Electrocatalytic nitrate reduction (NRR) represents one promising alternative to the Haber-Bosch process for NH3 production, due to the underwent lower reaction energy barrier in compared to N2 reduction and the potential recycle of nitrogen source from nitrate wastewater. The metal oxides with oxygen vacancy (Ov) display high NH3 selectivities in NRR (NO2-/N2 as side products), but the complexity in Ov enrichment and the inferior hydrogen adsorption on oxides make NRR an inefficient process. Herein one superior dual-site NRR electrocatalyst that is composed of the Ov-enriched MnO2 nanosheets (MnO2-Ov) and the Pd nanoparticles (deposited on MnO2) are constructed over the three-dimensional porous nickel foam (Pd-MnO2-Ov/Ni foam). In a continuous-flow reaction cell, this electrode delivers a NO3--N conversion rate of 642 mg-N m-2electrode h-1 and a NH3 selectivity of 87.64% at -0.85 V vs. Ag/AgCl when feeding 22.5 mg L-1 of NO3--N (0.875 mL min-1), outperfoming the Pd/Ni foam (369 mg-N m-2electrode h-1, 85.02%) and MnO2-Ov/Ni foam (118 mg-N m-2electrode h-1, 32.25%).

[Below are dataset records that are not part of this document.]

--- src/sv/mwsl_pkg.sv ---
// ----------------------------------------------------------------------------
// Mecanum wheel speed limiter package
// Shared widths and the request record types that travel down the pipeline.
// ----------------------------------------------------------------------------
`default_nettype none

package mwsl_pkg;

  localparam int SPEED_BITS = 16;
  localparam int WHEEL_W    = SPEED_BITS + 2;   // one wheel speed, signed
  localparam int MAG_W      = SPEED_BITS + 1;   // magnitude of one wheel speed
  localparam int LIMIT_W    = 17;               // limit register width
  localparam int QUOT_W     = LIMIT_W;          // scaled magnitude never exceeds the limit
  localparam int PROD_W     = MAG_W + LIMIT_W;  // magnitude times limit
  localparam int NUM_WHEELS = 4;

  localparam logic [LIMIT_W-1:0] LIMIT_RESET = LIMIT_W'(98304);

  // Wheel order: front right, front left, rear left, rear right.
  localparam int WHEEL_FR = 0;
  localparam int WHEEL_FL = 1;
  localparam int WHEEL_RL = 2;
  localparam int WHEEL_RR = 3;

  typedef logic signed [WHEEL_W-1:0] wheel_t;
  typedef logic [MAG_W-1:0]          mag_t;

  // Output of the mixing and peak search stages.
  typedef struct packed {
    logic                          valid;
    logic                          scaled;
    mag_t                          peak;
    wheel_t [NUM_WHEELS-1:0]       wheel;
    mag_t   [NUM_WHEELS-1:0]       mag;
  } mix_out_t;

  // One wheel inside the divider.
  typedef struct packed {
    logic              neg;
    wheel_t            wheel;
    logic [MAG_W-1:0]  rem;
    logic [QUOT_W-1:0] dq;    // dividend bits shift out the top, quotient bits in the bottom
  } div_lane_t;

  typedef struct packed {
    logic                         valid;
    logic                         scaled;
    mag_t                         peak;
    div_lane_t [NUM_WHEELS-1:0]   lane;
  } div_stage_t;

endpackage

`default_nettype wire

--- src/sv/mwsl_div_step.sv ---
// ----------------------------------------------------------------------------
// Divider step
// One restoring division step for all four wheels, registered.
// ----------------------------------------------------------------------------
`default_nettype none

module mwsl_div_step (
  input  wire logic             clk,
  input  wire logic             rst,
  input  wire mwsl_pkg::div_stage_t stage_in,
  output mwsl_pkg::div_stage_t  stage_out
);
  import mwsl_pkg::*;

  div_lane_t [NUM_WHEELS-1:0] lane_next;
  logic [MAG_W:0]             trial [NUM_WHEELS];
  logic [MAG_W:0]             diff  [NUM_WHEELS];
  logic [NUM_WHEELS-1:0]      fits;

  always_comb begin
    for (int i = 0; i < NUM_WHEELS; i++) begin
      trial[i] = {stage_in.lane[i].rem, stage_in.lane[i].dq[QUOT_W-1]};
      diff[i]  = trial[i] - {1'b0, stage_in.peak};
      fits[i]  = trial[i] >= {1'b0, stage_in.peak};
      lane_next[i].neg   = stage_in.lane[i].neg;
      lane_next[i].wheel = stage_in.lane[i].wheel;
      lane_next[i].rem   = fits[i] ? diff[i][MAG_W-1:0] : trial[i][MAG_W-1:0];
      lane_next[i].dq    = {stage_in.lane[i].dq[QUOT_W-2:0], fits[i]};
    end
  end

  always_ff @(posedge clk) begin
    if (rst) begin
      stage_out.valid <= 1'b0;
    end else begin
      stage_out.valid <= stage_in.valid;
    end
    stage_out.scaled <= stage_in.scaled;
    stage_out.peak   <= stage_in.peak;
    stage_out.lane   <= lane_next;
  end

endmodule

`default_nettype wire

--- config.mk ---
export PLATFORM = sky130hd
export DESIGN_NAME = mwsl_div_step
export DESIGN_NICKNAME = d
export VERILOG_FILES = /design/src/sv/mwsl_pkg.sv /design/src/sv/mwsl_div_step.sv
export SDC_FILE = /design/constraint.sdc
export NUM_CORES = 1
export LEC_CHECK = 0
export BUFFER_PORTS_ARGS = -buffer_cell sky130_fd_sc_hd__buf_2
export CAP_MARGIN = 20
export CORE_AREA = 2 2 179 181
export DETAILED_ROUTE_END_ITERATION = 12
export DIE_AREA = 0 0 181 183
export GPL_ROUTABILITY_DRIVEN = 0
export GPL_TIMING_DRIVEN = 0
export SYNTH_ARGS = -nofsm -noshare
export SYNTH_HDL_FRONTEND = slang
export SYNTH_SLANG_ARGS = --single-unit
--- constraint.sdc ---
create_clock -name clk -period 4.2 [get_ports clk]
set_input_delay 0 -clock clk [delete_from_list [all_inputs] [get_ports clk]]
set_output_delay 0 -clock clk [all_outputs]
set_load 0.02 [all_outputs]
== Word level (Yosys, flattened, before mapping) ==
Cells that the tools add are included.
Storage, ports and cells
  bits in registers: 231
  input bits: 233
  word-level logic and storage cells: 31
  output and inout port bits: 231
Cells by class
  muxes and demuxes: 4
  add/sub/neg operators: 4
  order comparisons: 4
Operator list (number)
  greater-or-equal comparator 18 x 17 -> 1 bit: 4
  2-to-1 mux 17 bit: 4
  subtractor 17 bit: 4

== Logic depth before layout (Yosys ltp) ==
Gate-level depths: netlist (run 1).
  word-level depth: 2
  gate-level depth with buffers: 13
  depth with buffers taken out: 12

== Worst setup path before layout (run 1) ==
OpenSTA, ideal clock, no wires.
  path kind: input-to-reg
  start: in stage_in[122] in the netlist's numbering
  end: reg stage_out[131] in the netlist's numbering
  setup time: 121 ps
  required time: 4079 ps
  stages: 13
  path buffers: 1
  arrival: 2412 ps
  slack: 1668 ps
  path through: inv_1 -> ha_1 -> inv_1 -> fa_1 -> a211oi_1 -> nor2_1 -> o221ai_1 -> o211a_1 -> a21boi_0 -> o21ai_1 -> a31oi_4 -> buf_6 -> mux2_2
RTL lines
  start, declared: line mwsl_div_step.sv:10  | input wire mwsl_pkg::div_stage_t stage_in,
  end, declared: line mwsl_div_step.sv:11  | output mwsl_pkg::div_stage_t stage_out

==> flow_summary.json, run 1 <==
{
  "globalRoute.totalOverflow": 0,
  "path_clk_slew_ns": 0.06,
  "synth_seq_area_share": 0.5366,
  "first_global_vias": 8936,
  "area.sequential_sq_um": 4624,
  "dp_slack_ns": 0.8341,
  "synth_top_area_cell": "dfxtp_1",
  "cts_tree": "yes",
  "hp-class": "input pin to flip-flop",
  "wire_per_inst_um": 19.53,
  "min_period_over_period": 0.8818,
  "top_regs": "stage_out: 231 flops",
  "worstPathRequired_ns": 4.62,
  "vias": 8780,
  "drt_iter0_drc": 379,
  "fillers": 2912,
  "core.rowCount": 65,
  "drtPass1Iterations": 4,
  "cts_buffer_depth": 3,
  "vdd_drop_max_mv": 0.3374,
  "cts.sinks": 231,
  "finalHoldViolCount": 0,
  "status": "finished clean",
  "top_register": "stage_out",
  "multi_input_area_sq_um": 3766,
  "syn_nets": 1102,
  "slew_violations": 0,
  "synth-edff-count": 0,
  "powerDensity_nw_per_um2": 453.5,
  "rsz0062_at_grt": "false",
  "slew-limit-headroom": 0.6050,
  "dpl-instance-area_sq_um": 11440,
  "p_leak_nw": 7.112,
  "place_hpwl_um": 28140,
  "finalCriticalPeriod_ns": 3.704,
  "die_h_um": 183,
  "arrival_ns": 4.13,
  "nets": 1829,
  "synth_cell_type_count": 59,
  "synthesis.area_sq_um": 8618,
  "drive_gt1_frac": 0.3649,
  "end_kind": "flip-flop",
  "design.core.area_sq_um": 31230,
  "largest_reg_flops": 231,
  "synth_top_area_frac": 0.5366,
  "synthArstFlopShare": 0,
  "synth_most_common_cell": "dfxtp_1",
  "die_w_um": 181,
  "area_delta_synth_final_pct": 72.02,
  "maxCapViolCount": 0,
  "cts_made_buffers": 27,
  "syn_area_per_cell_sq_um": 10.81,
  "fin_util": 0.4747,
  "yosys_warnings": 0,
  "synth_area_leaders": "dfxtp_1, ha_1, a21oi_1",
  "fmaxAchievable_mhz": 270.0,
  "setup.worst_path.class": "input pin to flip-flop",
  "viasPerCell": 4.498,
  "io_pins": 464,
  "grt_pass1_wl_um": 54680,
  "synth.ff_latch_count": 231,
  "fin_tns_setup_ns": 0,
  "initial_core_util": 0.2760,
  "cp-start-kind": "input pin",
  "setup_ws_ns": 0.4963,
  "yosys-top-cells-count": "dfxtp_1, a21oi_1, nor2_1",
  "cts_root_buf": "clkbuf_16",
  "crit_fanout": 9,
  "worstMarginPinSlew_ns": 0.5918,
  "grt_antenna_before_repair": 7,
  "holdWs_ns": 0.02677,
  "setup_viol": 0,
  "synthFlopType": "dfxtp_1",
  "grtUsageTotal": 0.2198,
  "portBuffers": 463,
  "synth_cells": 797,
  "fin_area_sq_um": 14830,
  "drc_errors": 0,
  "routed_wl_um": 38120,
  "postRouteAntennaNets": 0,
  "htreeDepth": 1,
  "die_area_sq_um": 33120,
  "cts_setup_buffers": 0,
  "worstHoldPathCells": 5,
  "grt_max_degree": 15
}
[repair_timing]
item | in CTS | in global routing
hold buffers | 235 | 0
hold endpoints to repair | 228 | 0
gates resized for setup | 0 | 0
[final timing paths]
path | slack, ns | start | to
worst max-delay path | 0.50 | stage_in[212] | stage_out[139]
worst min-delay path | 0.03 | stage_in[192] | stage_out[176]
[cell families after synthesis]
kind of cell | after synthesis | share of synthesized area
compound gates | 187 | 0.1375
xor+xnor | 51 | 0.05183
fa+ha+maj | 72 | 0.1080
buf+inv | 54 | 0.02642
flops | 231 | 0.5366
mux | 34 | 0.04660
simple gates | 168 | 0.09306
[critical path, cell delays in order]
cell and delay [ns]:
dlygate4sd3_1 0.52, buf_2 0.28, ha_1 0.26, inv_1 0.07, fa_1 0.43, a211oi_1 0.24
nor2_1 0.12, o221ai_1 0.23, o211a_1 0.25, a21boi_0 0.24, o21ai_1 0.14, a31oi_4 0.42
mux2_2 0.38, dlygate4sd3_1 0.55
[cell type report]
| cell class | count | share of cell area |
|---|---|---|
| multi-input combinational | 512 | 0.2540 |
| timing repair buffer | 698 | 0.3150 |
| antenna | 7 | 0.001182 |
| sequential | 231 | 0.3119 |
| clock buffer | 32 | 0.04954 |
| buffer | 13 | 0.004979 |
| clock inverter | 16 | 0.01907 |
| inverter | 41 | 0.01038 |
| tap | 402 | 0.03393 |
[cell usage in the layout, fill, tap and decap left out, types with 5 or more instances in the layout]
cell	synthesis	layout
dfxtp_1	231	231
xor2_1	13	13
clkbuf_16	0	27
a21oi_1	77	77
or3_1	5	5
nor2_1	74	74
a31oi_1	9	9
mux2_4	6	6
mux2_2	25	25
nor3_1	6	6
o21ai_0	28	28
o21bai_1	6	6
nor2b_1	10	10
nand4_1	9	9
ha_1	68	68
diode_2	0	7
or2_2	6	6
nand2b_1	9	9
nand3_1	6	6
o21a_1	8	8
dlygate4sd3_1	0	235
a21o_1	16	16
clkbuf_1	8	9
a21boi_0	5	5
buf_2	2	465
nand2_1	28	28
inv_1	41	41
xnor2_1	38	38
bufinv_16	0	7
a211oi_1	5	5
[per-layer routing]
| layer | global-route usage | routed length (um) | up-vias |
|---|---|---|---|
| met4 | 0.09756 | 1783 | 2 |
| met2 | 0.3732 | 17770 | 342 |
| met5 | 0 | 13 | - |
| li1 | - | - | 4247 |
| met3 | 0.05798 | 2715 | 74 |
| met1 | 0.2620 | 15840 | 4115 |
[through the flow]
| stage | std cells | total power [mW] |
|---|---|---|
| final | 1952 | 6.723 |
| after global routing | 1949 | 7.019 |
| after CTS | 1945 | 6.780 |
| after detailed placement | 1662 | 3.893 |
| after global placement | 1662 | 3.887 |
| after floorplan | 797 | 3.367 |
[report_power, final]
| part | internal, mW | switching, mW | total [mW] | leakage [nW] |
|---|---|---|---|---|
| logic | 0.694 | 0.887 | 1.58 | 4.67 |
| registers | 2.41 | 0.0560 | 2.47 | 1.95 |
| clock network | 1.69 | 0.986 | 2.67 | 0.497 |
(Power assumes the default switching activity.)
==> run 2, diff against run 1 <==
--- a/config.mk
+++ b/config.mk
@@ -14,2 +14,3 @@
 export GPL_TIMING_DRIVEN = 0
+export SETUP_SLACK_MARGIN = 0.15
 export SYNTH_ARGS = -nofsm -noshare
==> constraint.sdc (replaced) <==
create_clock -name clk -period 4.2 [get_ports clk]
set_input_delay 0.42 -clock clk [delete_from_list [all_inputs] [get_ports clk]]
set_output_delay 0.42 -clock clk [all_outputs]
set_load 0.02 [all_outputs]
==> flow_summary.json, run 2 (synthesis gave the netlist of run 1 again) <==
{
  "die_h_um": 183,
  "path_cells": "dlygate4sd3_1 -> buf_2 -> inv_1 -> fa_1 -> a211oi_1 -> nor2_1 -> o221ai_1 -> o211a_1 -> a21boi_0 -> o21ai_1 -> a31oi_4 -> buf_6 -> mux2_2",
  "io_pins": 464,
  "status": "finished clean",
  "design.core.area_sq_um": 31230,
  "nets": 1749,
  "setup.worst_path.class": "input pin to flip-flop",
  "crit_fanout": 10,
  "power.total_mw": 6.643,
  "initial_core_util": 0.2760,
  "critPathMaxStageDelay_ns": 0.56,
  "drive_gt1_frac": 0.3848,
  "grt_max_degree": 15,
  "setup_ws_ns": 0.5393,
  "cts_setup_buffers": 0,
  "area.sequential_sq_um": 4624,
  "cts_buffer_depth": 3,
  "cts_made_buffers": 27,
  "dp_slack_ns": 0.4141,
  "min_period_over_period": 0.8716,
  "fin_cells": 1870,
  "arrival_ns": 4.08,
  "placed_cells_incl_taps": 1662,
  "drt_iter0_drc": 448,
  "setup_viol": 0,
  "worstHoldStart": "rst",
  "p_leak_nw": 6.778,
  "cts_tree": "yes",
  "die_area_sq_um": 33120,
  "fillers": 2994,
  "slew-limit-headroom": 0.5991,
  "cts_root_buf": "clkbuf_16",
  "cp_num_buf_inv": 4,
  "crit_family": "compound AO/OA/AOI/OAI gates",
  "end_kind": "flip-flop",
  "viasPerCell": 4.542,
  "drc_errors": 0,
  "globalRoute.totalOverflow": 0,
  "worstMarginPinSlew_ns": 0.6008,
  "area_delta_synth_final_pct": 62.67,
  "min_to": "stage_out[230]",
  "worstPathRequired_ns": 4.62,
  "finalCriticalPeriod_ns": 3.661,
  "htreeDepth": 1,
  "vias": 8494,
  "critPathSlowestCell": "fa_1",
  "vdd_drop_max_mv": 0.3467,
  "maxCapViolCount": 0,
  "fin_area_sq_um": 14020,
  "cp-start-kind": "input pin",
  "rsz0062_at_grt": "false",
  "top_regs": "stage_out: 231 flops",
  "place_hpwl_um": 28140,
  "grt_antenna_before_repair": 12,
  "core.rowCount": 65,
  "fin_tns_setup_ns": 0,
  "finalHoldViolCount": 0,
  "powerDensity_nw_per_um2": 473.8,
  "drtPass1Iterations": 5,
  "path_clk_slew_ns": 0.06,
  "worstHoldPathCells": 2,
  "cts.sinks": 231,
  "grt_pass1_wl_um": 52920,
  "layout_common_cells": "buf_2, dfxtp_1, dlygate4sd3_1, a21oi_1, nor2_1",
  "slew_violations": 0,
  "fmaxAchievable_mhz": 273.2,
  "die_w_um": 181,
  "postRouteAntennaNets": 0,
  "top_register": "stage_out",
  "multi_input_area_sq_um": 3766,
  "first_global_vias": 8544,
  "largest_reg_flops": 231,
  "routed_wl_um": 37320,
  "wire_per_inst_um": 19.96,
  "hp-class": "input pin to flip-flop",
  "portBuffers": 463,
  "layout_commonest_cell": "buf_2",
  "grtUsageTotal": 0.2142,
  "dpl-instance-area_sq_um": 11440
}
## run 2: metrics by stage
stage	utilization	hold WS, ns
floorplan	-	0.4477
global placement	0.3663	0.5227
detailed placement	0.3663	0.5236
CTS	0.4485	0.01725
global route	0.4487	0.02424
finish	0.4489	0.04536
## run 2: routing by layer
metal	GRT usage	vias to the layer above	routed length, um
met4	0.09431	12	1730
li1	-	4094	-
met2	0.3612	335	17290
met5	0	-	81
met3	0.06493	83	2814
met1	0.2524	3970	15400
## run 2: area by class of cell
cell class	count	share of cell area
Inverter	41	0.01098
Antenna cell	5	0.0008925
Buffer	13	0.005266
Sequential cell	231	0.3299
Clock inverter	16	0.02017
Timing Repair Buffer	618	0.2759
Multi-Input combinational cell	512	0.2686
Clock buffer	32	0.05239
Tap cell	402	0.03588
## run 2: power breakdown
| part | switching, mW | total [mW] | internal (mW) |
|---|---|---|---|
| clock | 0.981 | 2.67 | 1.69 |
| combinational | 0.869 | 1.51 | 0.637 |
| sequential | 0.0556 | 2.47 | 2.41 |
## run 2: how the worst max path moves through the flow
stage | start | end | slack, ns | cells past startpoint
2_1_floorplan | stage_in[122] | stage_out[131] | 1.25 | 13
3_3_place_gp | stage_in[212] | stage_out[136] | 0.42 | 13
3_5_place_dp | stage_in[212] | stage_out[136] | 0.41 | 13
4_1_cts | stage_in[213] | stage_out[136] | 0.51 | 13
5_1_grt | stage_in[213] | stage_out[131] | 0.38 | 13
6_report | stage_in[213] | stage_out[136] | 0.54 | 13
## run 2: what timing repair did
| item | 4_1_cts | 5_1_grt |
|---|---|---|
| hold endpoints to repair | 155 | 0 |
| gates resized for setup | 0 | 0 |
| hold buffers | 155 | 0 |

Increasing the feeding NO3--N concentration and flow rate to 180.0 mg L-1 and 2.81 mL min-1 can further lift the conversion rate to 1933 and 1171 mg-N m-2electrode h-1, respectively. The combination of experimental characterizations and theoretical calculations reveal that the MnO2-Ov adsorbs, immobilizes and activates the NO3- and N-intermediates, while the Pd supplies the Ov site with sufficient adsorbed hydrogen (H*) for both the NRR and Ov refreshment. Our work presents a good example of utilizing the dual-site catalysis in high-selective conversion of NO3- to NH3 that is important for the nitrate pollution abatement, nitrogen resource recycle, as well as the sustainable NH3 production.